Server receives unsalted hash from client - adds salt, hashes and compares with database stored hash

hash_function(salt_value + unsalted_password_hash) = salted_hash

It isn't critical that it's performed client-side (as you should be protecting this authentication with appropriate encryption), and there are a number of reasons why you might not want to do this; reliance on client-side scripting languages and performance to name two. If you don't want to hash client-side for these reasons, re-engineer your login function to perform the following pseudo code:

if (hash_function(salt_value + hash_function(password)) == salted_password_hash_from_database) then

Alternatively, add further logic to the whole authentication process, whereby the application handles client-side hashing if supported, or falls back to server-side hashing when a clear-text password is received.

Adding a Secret

Now this all seems very secure, but if your database is compromised, dictionary attacks are always going to be possible as long as the inputs to the hashing function are known or can be guessed. If your database contains a column called 'salt', chances are an attacker is going to be able to guess the make-up of the hash function. Likewise, simply using the username as a salt isn't going to add much security - as an attacker will try and guess such basic concatenation. However, if you add an extra input to the hashing function that isn't stored in the database, the attacker's job becomes much harder. Consider the following:

hash_function(secret + username + unsalted_password_hash) = salted_password_hash_in_database

The secret can be hardcoded in the application, in a configuration file, or any where on the file system. Wherever it is, make sure it is not readable by the database user account. Effectively the attacker must obtain server-side code execution or similar to have all of the constitute parts of the password hash to conduct an offline dictionary attack. Just make sure it's suitably long (so it cannot be guessed/brute-forced) - I would recommend generating a random 128bit secret for each application.

The Result

Using all of these options, we have taken our unsalted passwords and added a salt. More importantly, we have significantly lowered the impact of full database compromise (at least with regards to passwords). An attacker cannot attempt a rainbow table attack as the passwords are salted, and cannot perform a dictionary attack as the secret is stored outside of the database. The salted password is useless - it can't be used to authenticate against this or any other site.

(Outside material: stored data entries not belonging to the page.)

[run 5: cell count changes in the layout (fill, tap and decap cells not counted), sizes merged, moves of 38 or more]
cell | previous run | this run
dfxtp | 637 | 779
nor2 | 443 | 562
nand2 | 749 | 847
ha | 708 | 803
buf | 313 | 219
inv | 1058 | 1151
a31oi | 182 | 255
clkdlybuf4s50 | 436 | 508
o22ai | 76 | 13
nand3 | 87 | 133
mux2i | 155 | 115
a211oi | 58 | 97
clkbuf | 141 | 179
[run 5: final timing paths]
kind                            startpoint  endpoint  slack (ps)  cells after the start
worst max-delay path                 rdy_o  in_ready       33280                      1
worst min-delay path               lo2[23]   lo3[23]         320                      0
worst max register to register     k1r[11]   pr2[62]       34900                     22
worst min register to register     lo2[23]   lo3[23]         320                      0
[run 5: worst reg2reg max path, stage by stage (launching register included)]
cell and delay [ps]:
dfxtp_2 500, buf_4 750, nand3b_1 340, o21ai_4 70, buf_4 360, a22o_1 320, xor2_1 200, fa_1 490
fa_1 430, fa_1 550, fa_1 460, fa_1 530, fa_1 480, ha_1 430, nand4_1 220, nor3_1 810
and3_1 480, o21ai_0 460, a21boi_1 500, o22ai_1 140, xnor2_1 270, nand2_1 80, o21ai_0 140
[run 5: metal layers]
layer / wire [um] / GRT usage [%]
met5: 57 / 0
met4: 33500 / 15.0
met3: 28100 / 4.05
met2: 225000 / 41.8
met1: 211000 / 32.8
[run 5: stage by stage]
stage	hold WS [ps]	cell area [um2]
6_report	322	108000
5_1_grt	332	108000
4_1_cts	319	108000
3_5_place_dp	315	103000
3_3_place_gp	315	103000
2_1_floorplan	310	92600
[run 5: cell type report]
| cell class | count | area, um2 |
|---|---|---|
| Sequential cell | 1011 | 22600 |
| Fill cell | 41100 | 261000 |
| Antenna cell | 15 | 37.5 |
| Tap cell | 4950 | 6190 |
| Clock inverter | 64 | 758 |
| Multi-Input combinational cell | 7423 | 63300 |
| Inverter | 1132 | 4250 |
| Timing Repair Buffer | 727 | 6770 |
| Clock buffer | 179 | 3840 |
Background: an optimization exercise with open tools, aiming at small area, a short achievable clock period and few clock cycles per item. Do not read the settings as production practice.
Only simulation tests tie the RTL to the original design; equivalence was not proved.

==> flow/design.v, too long to show whole: its modules and the start of the top module <==
// module sha384: 1799 lines
module sha384 (
    input  wire         clk,
    input  wire         rst,            
    input  wire         in_valid,
    output wire         in_ready,
    input  wire [63:0]  in_data,        
    input  wire         in_first,       
    input  wire         in_last,        
    output wire [383:0] digest,         
    output reg          digest_valid
);
  // ...
==> flow/run.sh <==
#!/bin/bash
# synth_recipe.tcl (not shown) runs the flow's synth.tcl, then flattens the netlist and writes it again
# the make line also repeats each setting of config.mk as NAME=value (left out here)
make -C /OpenROAD-flow-scripts/flow DESIGN_CONFIG=/design/flow/config.mk WORK_HOME=/design/flow/orfs CLKGATE_MAP_FILE= SYNTH_SCRIPT=/design/flow/synth_recipe.tcl finish
==> flow/config.mk <==
export PLATFORM = sky130hd
export DESIGN_NAME = sha384
export DESIGN_NICKNAME = sha384
export VERILOG_FILES = /design/flow/design.v
export SDC_FILE = /design/flow/constraint.sdc
export NUM_CORES = 8
export LEC_CHECK = 0
export CAP_MARGIN = 40
export CORE_MARGIN = 2
export CORE_UTILIZATION = 40
export SETUP_SLACK_MARGIN = 5
export SLEW_MARGIN = 40
export SYNTH_MEMORY_MAX_BITS = 16384
==> flow/constraint.sdc <==
create_clock -name core_clock -period 12.0 [get_ports {clk}]
set_input_delay 2.4000 -clock core_clock [delete_from_list [all_inputs] [get_ports {clk}]]
set_output_delay 2.4000 -clock core_clock [all_outputs]
set_load 0.01 [all_outputs]
Context: an optimization exercise on an open-source flow, tuned for a short achievable clock period and few clock cycles per item. The choices shown serve that exercise and are no tape-out recipe. In this exercise RTL edits were held to simulation tests only and were not proved equivalent to the original. Power and IR drop assume default switching activity.

==> run B <==
// tm_policer
module tm_policer (
    input  wire        clk,
    input  wire        rst,
    input  wire        req_valid,
    output wire        req_ready,
    input  wire        req_write,          
    input  wire [2:0]  req_index,
    input  wire [31:0] req_time,
    input  wire [13:0] req_len,
    input  wire [1:0]  req_colour,
    input  wire [27:0] req_cir,
    input  wire [23:0] req_cbs,
    input  wire [27:0] req_pir,
    input  wire [23:0] req_pbs,
    input  wire [1:0]  req_mode,
    input  wire        req_colour_aware,
    input  wire        req_red_drop,
    output reg         rsp_valid,
    output reg  [1:0]  rsp_colour,
    output reg         rsp_drop,
    output reg         rsp_refused
);
    localparam [27:0] UNSHAPED = 28'hFFF_FFFF;
    localparam [1:0]  GREEN = 2'd0, YELLOW = 2'd1, RED = 2'd2;
    integer i;
    reg        rdy;
    assign req_ready = rdy;
    reg        rst_q;
    always @(posedge clk) rst_q <= rst;
    reg        v0;
    reg        w0;
    reg [31:0] t0;
    reg [13:0] len0;
    reg [1:0]  col0;
    reg [27:0] cir0, pir0;
    reg [23:0] cbs0, pbs0;
    reg [1:0]  mode0;
    reg        caw0, rd0;
    reg [7:0]  oh0;                                 
    reg        ref0;                                
    always @(posedge clk) begin
        oh0   <= 8'd1 << req_index;
  ...
export LEC_CHECK = 0
export ABC_CLOCK_PERIOD_IN_PS = 4000
export CAP_MARGIN = 20
export CORE_MARGIN = 2
export CORE_UTILIZATION = 60
export CTS_CLUSTER_DIAMETER = 100
export CTS_CLUSTER_SIZE = 30
export PLACE_DENSITY = 0.7
export SLEW_MARGIN = 20
create_clock -name core_clock -period 22.0 [get_ports {clk}]
standard.sh (not shown) runs the stock make flow with config.mk's settings and CLKGATE_MAP_FILE= SYNTH_SCRIPT=/design/flow/synth_recipe.tcl, a recipe that flattens the netlist after the stock synthesis.
==> flow/flow/run.sh <==
#!/bin/bash
# Standard layout, with timing repair asked to leave setup slack of at least
# MARGIN ns at the design's clock period, so that the paths are optimised
# well below the period; sizing may change a cell's footprint. Gate cloning
# is off: its clones can be left driving more than their slew limit.
set -euo pipefail
MARGIN=16.5
bash standard.sh SETUP_SLACK_MARGIN=$MARGIN TNS_END_PERCENT=100 MATCH_CELL_FOOTPRINT=0 SKIP_GATE_CLONING=1 finish > standard_flow.log 2>&1
==> run R (differences from run B) <==
--- a/flow/design.v
+++ b/flow/design.v
@@ -38,15 +38,15 @@
     reg        caw0, rd0;
     reg [7:0]  oh0;                                 
     reg        ref0;                                
     always @(posedge clk) begin
         oh0   <= 8'd1 << req_index;
         ref0  <= (req_mode != 2'd3) && (req_cbs == 24'd0 || req_pbs == 24'd0);
         rdy   <= !rst;
-        v0    <= !rst && req_valid && rdy;
+        v0    <= !rst && req_valid && !rst_q;    
         w0    <= req_write;
         t0    <= req_time;
         len0  <= req_len;
         col0  <= req_colour;
         cir0  <= req_cir;
         cbs0  <= req_cbs;
         pir0  <= req_pir;
==> qor summary <==
item                                                             run B                    run R
Leak pwr                                                      79.14 nW                 79.15 nW
M1 GR Usage                                                     0.5336                   0.5238
Seq pwr                                                      0.00634 W                0.00631 W
Filler-free cell count of the finished design                   25.63k                   25.73k
Via count of the first global-routing pass                      150.7k                   152.9k
Detailed-route wire length                                   625000 um                629300 um
# placed instances                                              25.38k                   25.48k
Die height                                                    571.7 um                 574.1 um
Run status                                     complete, no violations  complete, no violations
Share of power burned in registers                               0.558                    0.552
Metal2 WL                                                    267400 um                274100 um
Number of buffers created by CTS                                   149                      146
Mapped Avg Cell Area                                        8.736 um^2               8.778 um^2
Testbench counts of run B, summed over its fixed seeds: cycles 24,048, items 24,000.
Testbench counts of run R, summed over its fixed seeds: cycles 24,048, items 24,000.

==> branch violet <==
RTL: one of the versions met above, not the one the previous note started from.
clock: 22.0 ns
lec_check: 0
abc_clock_period_in_ps: 4000
cap_margin: 20
core_margin: 2
core_utilization: 70
cts_cluster_diameter: 100
cts_cluster_size: 30
place_density: 0.78
slew_margin: 20
Scripts as last shown in full above: flow/flow/run.sh
==> inputs of branch sierra, as changes to branch violet <==
CORE_UTILIZATION = 60   (was 70)
CTS_CLUSTER_DIAMETER = 80   (was 100)
CTS_CLUSTER_SIZE = 20   (was 30)
PLACE_DENSITY = 0.7   (was 0.78)
==> qor summary <==
item	branch sierra	branch violet
End-of-flow core utilization	63.3%	73.2%
Combinational power share	14.1%	14.5%
Die width	574 µm	532 µm
Wire length on met1	258000 µm	238000 µm
Share of power burned in the clock network	33.0%	29.7%
Final HPWL DP	407000 µm	408000 µm
Seq pwr	6.30 mW	6.35 mW
Clock network contribution to total cell area	2.90%	2.20%
Reg2reg start	dt1[28]	dt1[27]
Diodes inserted	22	39
Source-to-sink clock delay at the later pin of the worst-skew pair	0.97 ns	0.93 ns
Fin worst setup slack	16.23 ns	16.24 ns
Largest net degree at the start of global routing	191	193
Run status	finished clean	finished clean
Achievable clock frequency	173 MHz	174 MHz
Non-CTS buffers	428	430
Net switching power	3.57 mW	3.47 mW
Amount of wire on met3 after detailed routing	71800 µm	81800 µm
Number of buffers created by CTS	202	146
Final Hold Slack	0.315 ns	0.297 ns
Die Outline Area	330000 µm²	283000 µm²
Start point of the worst hold path	opbs2[1]	ncbs1[16]
# nets final	23900	23900
Post-route minimum period	5.77 ns	5.76 ns
Worst setup path start	rsp_colour[1]	rsp_refused
Number of DRC markers in iteration 0	18100	19200
Testbench counts of branch violet, summed over its fixed seeds: cycles 24,048, items 24,000.
Testbench counts of branch sierra, summed over its fixed seeds: cycles 24,048, items 24,000.

==> separate check: timing with driven ports <==
Ports are ideal in the flow. The routed layouts listed here were re-timed in OpenROAD. Step 1: set_driving_cell puts a clkbuf_16 on clk and a buf_2 on each other input, an assumption about the parent block. Step 2 times the ports against the registers' clock, not the clock port: input delays grow and output delays shrink by t, the midpoint of the rising clock arrivals with the driver on. a / b / c = ideal / step 1 / step 2; a / b = the first two.
run	t (ns)	slack for setup (ns)	worst setup path at the end	slew at the worst register clock pin (ns)	worst slew at a driven data input, ns
run B	0.988	16.115 / 16.002 / 15.880	input to register	0.12 / 0.12	0.13
run R	0.992	16.233 / 16.119 / 15.717	input to register	0.12 / 0.12	0.10
branch violet	1.008	16.238 / 16.118 / 15.681	input to register	0.12 / 0.12	0.09
branch sierra	1.048	16.226 / 16.110 / 15.668	input to register	0.09 / 0.09	0.10
After both steps setup and hold are still met in every run listed. For branch sierra, which loses most, drivers alone change the setup slack by -0.116 ns; drivers and shift together by -0.558 ns.
This is an optimization exercise on Yosys and OpenROAD, whose aim is small area, a short achievable clock period and few clock cycles per item, not a production implementation. In this exercise RTL edits were held to simulation tests only and were not proved equivalent to the original. No activity file was given, so power comes from the tool's default toggle rates.

==> run a: inputs <==
## frer_recovery
module frer_recovery (
    input  wire        clk,
    input  wire        rst,
    input  wire        cmd_valid,
    output wire        cmd_ready,
    input  wire [1:0]  cmd_op,
    input  wire [2:0]  cmd_stream,
    input  wire [2:0]  cmd_sel,
    input  wire        cmd_has_seq,
    input  wire [15:0] cmd_seq,
    input  wire [31:0] cmd_data,
    output reg         rsp_valid,
    output reg  [31:0] rsp_data
);
Settings: LEC_CHECK=0, CAP_MARGIN=20, CORE_MARGIN=2, CORE_UTILIZATION=40, CTS_CLUSTER_DIAMETER=100, CTS_CLUSTER_SIZE=20, SLEW_MARGIN=20; clock period 20.0 ns.
standard.sh (not shown) runs the stock make flow with config.mk's settings and CLKGATE_MAP_FILE= SYNTH_SCRIPT=/design/flow/synth_recipe.tcl, a recipe that flattens the netlist after the stock synthesis.
==> flow/flow/run.sh <==
#!/bin/bash
# Own flow: the standard layout (standard.sh, unchanged synthesis and
# steps), except that the port buffers that global placement inserts on every
# input and output are sky130_fd_sc_hd__buf_4 cells instead of the default
# choice (a clkdlybuf4s50 delay cell). Each tool's output goes to the ORFS
# logs under orfs/logs; make's own output goes to standard.log here.
set -euo pipefail
export BUFFER_PORTS_ARGS="-buffer_cell sky130_fd_sc_hd__buf_4"
bash standard.sh > standard.log 2>&1
==> run b: changes against run a <==
--- a/flow/design.v
+++ b/flow/design.v
@@ -311,31 +311,30 @@
             pcg[i / 16] = pcg[i / 16] + {4'd0, p3_lvec[i]};
     end
     reg        p4_v;
     reg [1:0]  p4_op;
     reg [47:0] p4_m;      
     reg [2:0]  p4_sel;
     reg [31:0] p4_d;
-    reg [19:0] p4_pcg;
+    reg [11:0] p4_pcg;    
     reg [5:0]  p4_inc;
     always @(posedge clk) begin
         p4_v    <= p3_v & ~rst;
         p4_op   <= p3_op;
         for (i = 0; i < 6; i = i + 1)
             p4_m[8 * i +: 8] <= p3_oh & {8{(p3_v && p3_op == OP_FRAME && p3_inc[5 - i]) ||
                                             (p3_v && p3_op[0] && p3_sel == i)}};
         p4_sel  <= p3_sel;
         p4_d    <= p3_d;
-        p4_pcg  <= {pcg[3], pcg[2], pcg[1], pcg[0]};
+        p4_pcg  <= {{1'b0, pcg[3]} + {1'b0, pcg[2]}, {1'b0, pcg[1]} + {1'b0, pcg[0]}};
         p4_inc  <= p3_inc;
     end
     wire s4_frame = p4_v && (p4_op == OP_FRAME);
     wire s4_write = p4_v && (p4_op == OP_WRITE);
-    wire [6:0] p4_lost = {2'd0, p4_pcg[4:0]} + {2'd0, p4_pcg[9:5]}
-                       + {2'd0, p4_pcg[14:10]} + {2'd0, p4_pcg[19:15]};
+    wire [6:0] p4_lost = {1'b0, p4_pcg[11:6]} + {1'b0, p4_pcg[5:0]};
     wire [6:0] amt [0:5];
     assign amt[0] = {6'd0, p4_inc[5]};
     assign amt[1] = {6'd0, p4_inc[4]};
     assign amt[2] = {6'd0, p4_inc[3]};
     assign amt[3] = {6'd0, p4_inc[2]};
     assign amt[4] = p4_inc[1] ? p4_lost : 7'd0;
     assign amt[5] = {6'd0, p4_inc[0]};
==> flow/run.sh (new file) <==
#!/bin/bash
# synth_recipe.tcl (not shown) runs the flow's synth.tcl, then flattens the netlist and writes it again
# the make line also repeats each setting of config.mk as NAME=value (left out here)
make -C /OpenROAD-flow-scripts/flow DESIGN_CONFIG=/design/flow/config.mk WORK_HOME=/design/flow/orfs CLKGATE_MAP_FILE= SYNTH_SCRIPT=/design/flow/synth_recipe.tcl finish
removed: flow/flow/run.sh
removed: flow/standard.sh
==> run c: changes against run a <==
--- a/flow/design.v
+++ b/flow/design.v
@@ -134,32 +134,32 @@
             a  = rows[71:36];
             b  = rows[35:0];
             vcalc = ks36(r0 ^ a ^ b, ((r0 & a) | (r0 & b) | (a & b)) << 1, 1'b0);
         end
     endfunction
     wire [71:0] s1_rows = s1_fwd  ? rtrows(p2_d[15:0]) :
                           p1_fwdA ? rtrows(p3_d[15:0]) : rtrows(p1_cfg[15:0]);
-    function [21:0] dinfo;    
+    function [14:0] dinfo;    
         input [15:0] seq;
         input [15:0] rsq;
         input [6:0]  hlc;
         reg   [35:0] dl, nd;
         reg          rg;
         begin
             dl = {20'd0, seq - rsq};
             nd = {20'd0, rsq - seq};
             if (dl[15])
                 rg = (nd[15:7] != 9'd0) || (nd[6:0] >= hlc);
             else
                 rg = (dl[14:7] != 8'd0) || (dl[6:0] >= hlc);
-            dinfo = {hlc - {1'b0, dl[5:0]}, rg, !dl[15] && (dl[15:0] != 16'd0),
+            dinfo = {rg, !dl[15] && (dl[15:0] != 16'd0),
                      dl[15:1] != 15'd0, dl[5:0], nd[5:0]};
         end
     endfunction
-    reg [21:0] p2_di_r, p2_di_f;
+    reg [14:0] p2_di_r, p2_di_f;
     reg        p2_same;
     reg [35:0] p2_v36;
     reg [31:0] p2_lpr;
     always @(posedge clk) begin
         p2_v     <= p1_v & ~rst;
         p2_op    <= p1_op;
         p2_oh    <= p1_oh;
@@ -188,15 +188,15 @@
             H_rd    = H_rd    | (hist[i]        & {63{p2_ohH[i]}});
             rs      = rs      | (rec_seq[i]     & {16{p2_oh[i]}});
             pend_rd = pend_rd | (rst_pending[i] & p2_oh[i]);
         end
     end
     reg         p3_setseq, p3_pass;
     wire        use_f   = p2_same && p3_setseq;
-    wire [21:0] di      = use_f ? p2_di_f : p2_di_r;
+    wire [14:0] di      = use_f ? p2_di_f : p2_di_r;
     function tcmp;
         input [35:0] v;
         input [31:0] n;
         input [31:0] lpv;
         reg          ge, lt;
         begin
             ge   = v[31:0] >= lpv;
@@ -219,15 +219,15 @@
         input [6:0] k;
         integer j;
         begin
             for (j = 0; j < 64; j = j + 1)
                 lowk[j] = (k > j);
         end
     endfunction
-    wire [6:0]  hl_m_d    = di[21:15];    
+    wire [6:0]  hl_m_d    = hl - {1'b0, dp};
     wire [63:0] hl_mask   = lowk(hl);
     wire [63:0] top_mask  = hl_mask & ~lowk(hl_m_d);
     wire [63:0] hist_adv  = ((H << dp) | 64'd1) & hl_mask;
     wire [63:0] hist_mark = H | (64'd1 << dn);
     reg        f_pass, f_reset, f_disc, f_rogue, f_ooo, f_adv, f_pend;
     reg [63:0] f_hist;
     always @(*) begin
==> flow/run.sh (new file) <==
#!/bin/bash
# synth_recipe.tcl (not shown) runs the flow's synth.tcl, then flattens the netlist and writes it again
# the make line also repeats each setting of config.mk as NAME=value (left out here)
make -C /OpenROAD-flow-scripts/flow DESIGN_CONFIG=/design/flow/config.mk WORK_HOME=/design/flow/orfs CLKGATE_MAP_FILE= SYNTH_SCRIPT=/design/flow/synth_recipe.tcl finish
removed: flow/flow/run.sh
removed: flow/standard.sh
==> results.txt <==
- Wirelength per Cell: 31.8 um
- Pwr dens: ~95 nW/um^2
- Non-Filler Instances: 14,400
- Multi-input gate area: 41,900 um^2
- Clock skew: 147 ps
- Min Tclk post-route: 6640 ps
- Core area: 337,000 um^2
- Most frequent cells in the layout: edfxtp_1 (2,640), a22oi_1 (1,319), dfxtp_1 (518), a21oi_1 (490), inv_1 (428)
- Status: timing/DRC/antenna clean
- Worst skew pair latency: just under 1000 ps
- CP Cell Sequence: ha_1 -> nand4_1 -> nor4_1 -> nand2_1 -> a2111oi_2 -> nor4_1 -> o211ai_2 -> o2111ai_4 -> buf_4 -> nand2b_1 -> a2111oi_1 -> a21o_1
-- figures above: run a

==> results.txt <==
- Status: timing/DRC/antenna clean
- Vias/cell: ~6.3
- Data buffer area share: 2.03%
- Clock skew: 118 ps
- Most frequent cells in the layout: edfxtp_1 (2,640), a22oi_1 (1,320), dfxtp_1 (505), inv_1 (448), a21oi_1 (440)
- Worst skew pair latency: 950 ps
- Initial antenna violation count: 34
- Core area: 337,000 um^2
- Wirelength per Cell: 32.0 um
- Final instance area: ~150,000 um^2
- Multi-input gate area: 42,200 um^2
- Non-Filler Instances: 14,500
- Ranking of synthesized cells by area: edfxtp_1 (58%), dfxtp_1 (7.6%), a22oi_1 (7.3%)
- Pwr dens: 94.8 nW/um^2
-- figures above: run c

==> results.txt <==
- Status: timing/DRC/antenna clean
- Core area: 337,000 um^2
- Pwr dens: around 95 nW/um^2
- CP Cell Sequence: clkdlybuf4s50_1
- Non-Filler Instances: 14,400
- Wirelength per Cell: ~32 um
- Worst skew pair latency: 950 ps
- Multi-input gate area: 42,000 um^2
-- figures above: run b

Testbench counts of run a, summed over its fixed seeds: cycles 24,616, items 24,576.
Testbench counts of run b, summed over its fixed seeds: cycles 24,616, items 24,576.
Testbench counts of run c, summed over its fixed seeds: cycles 24,616, items 24,576.

port drivers added, routing unchanged:
Ports are ideal in the flow. The routed layouts listed here were re-timed in OpenROAD.
Step 1 (the two cells are an assumption about what drives the block):
set clk [get_ports {clk}]
set_driving_cell -lib_cell sky130_fd_sc_hd__clkbuf_16 $clk
set_driving_cell -lib_cell sky130_fd_sc_hd__buf_2 [delete_from_list [all_inputs] $clk]
Step 2 adds t to the input delays and takes it off the output delays; t is the mean of the earliest and latest rising clock arrival at the registers after step 1. Input paths then give back, and output paths get back, about the clock's delay inside the block.
a / b / c = no drivers / after step 1 / after step 2; a / b = the first two.
run	t, ns	setup WS [ns]	worst setup path at the end	worst slew at a driven data input, ns
run a	1.012	13.365 / 13.365 / 13.365	register to register	0.05
run b	0.986	14.134 / 14.038 / 13.940	input to register	0.08
run c	0.987	13.936 / 13.858 / 13.936	register to register	0.05
After both steps setup and hold are still met in every run listed. The setup slack of run b, which loses most, moves by -0.096 ns with the drivers and by -0.194 ns with both steps.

Note I haven't mentioned any specific hashing algorithms up to this point - as a very basic view would suggest given enough time, any hash can be cracked. However, without the required 'secret' you cannot perform an offline attack. As an on-line brute force attack against a web application is simply not feasible due to speed, the choice of algorithm simply comes down to how many CPU cycles you want an attacker (that hasfully compromised both your application and database) to use.

That said, please don't use known weak algorithms (MD5 and SHA1). The bcrypt algorithm is fantastic at slowing down password guessing attacks, and adds a further salt value into the mix (however it is stored with the password, and therefore only the database needs to be compromised if used in isolation). If you don't want to implement your own bcrypt function, or use an external library, make sure you pick at least SHA256 or greater.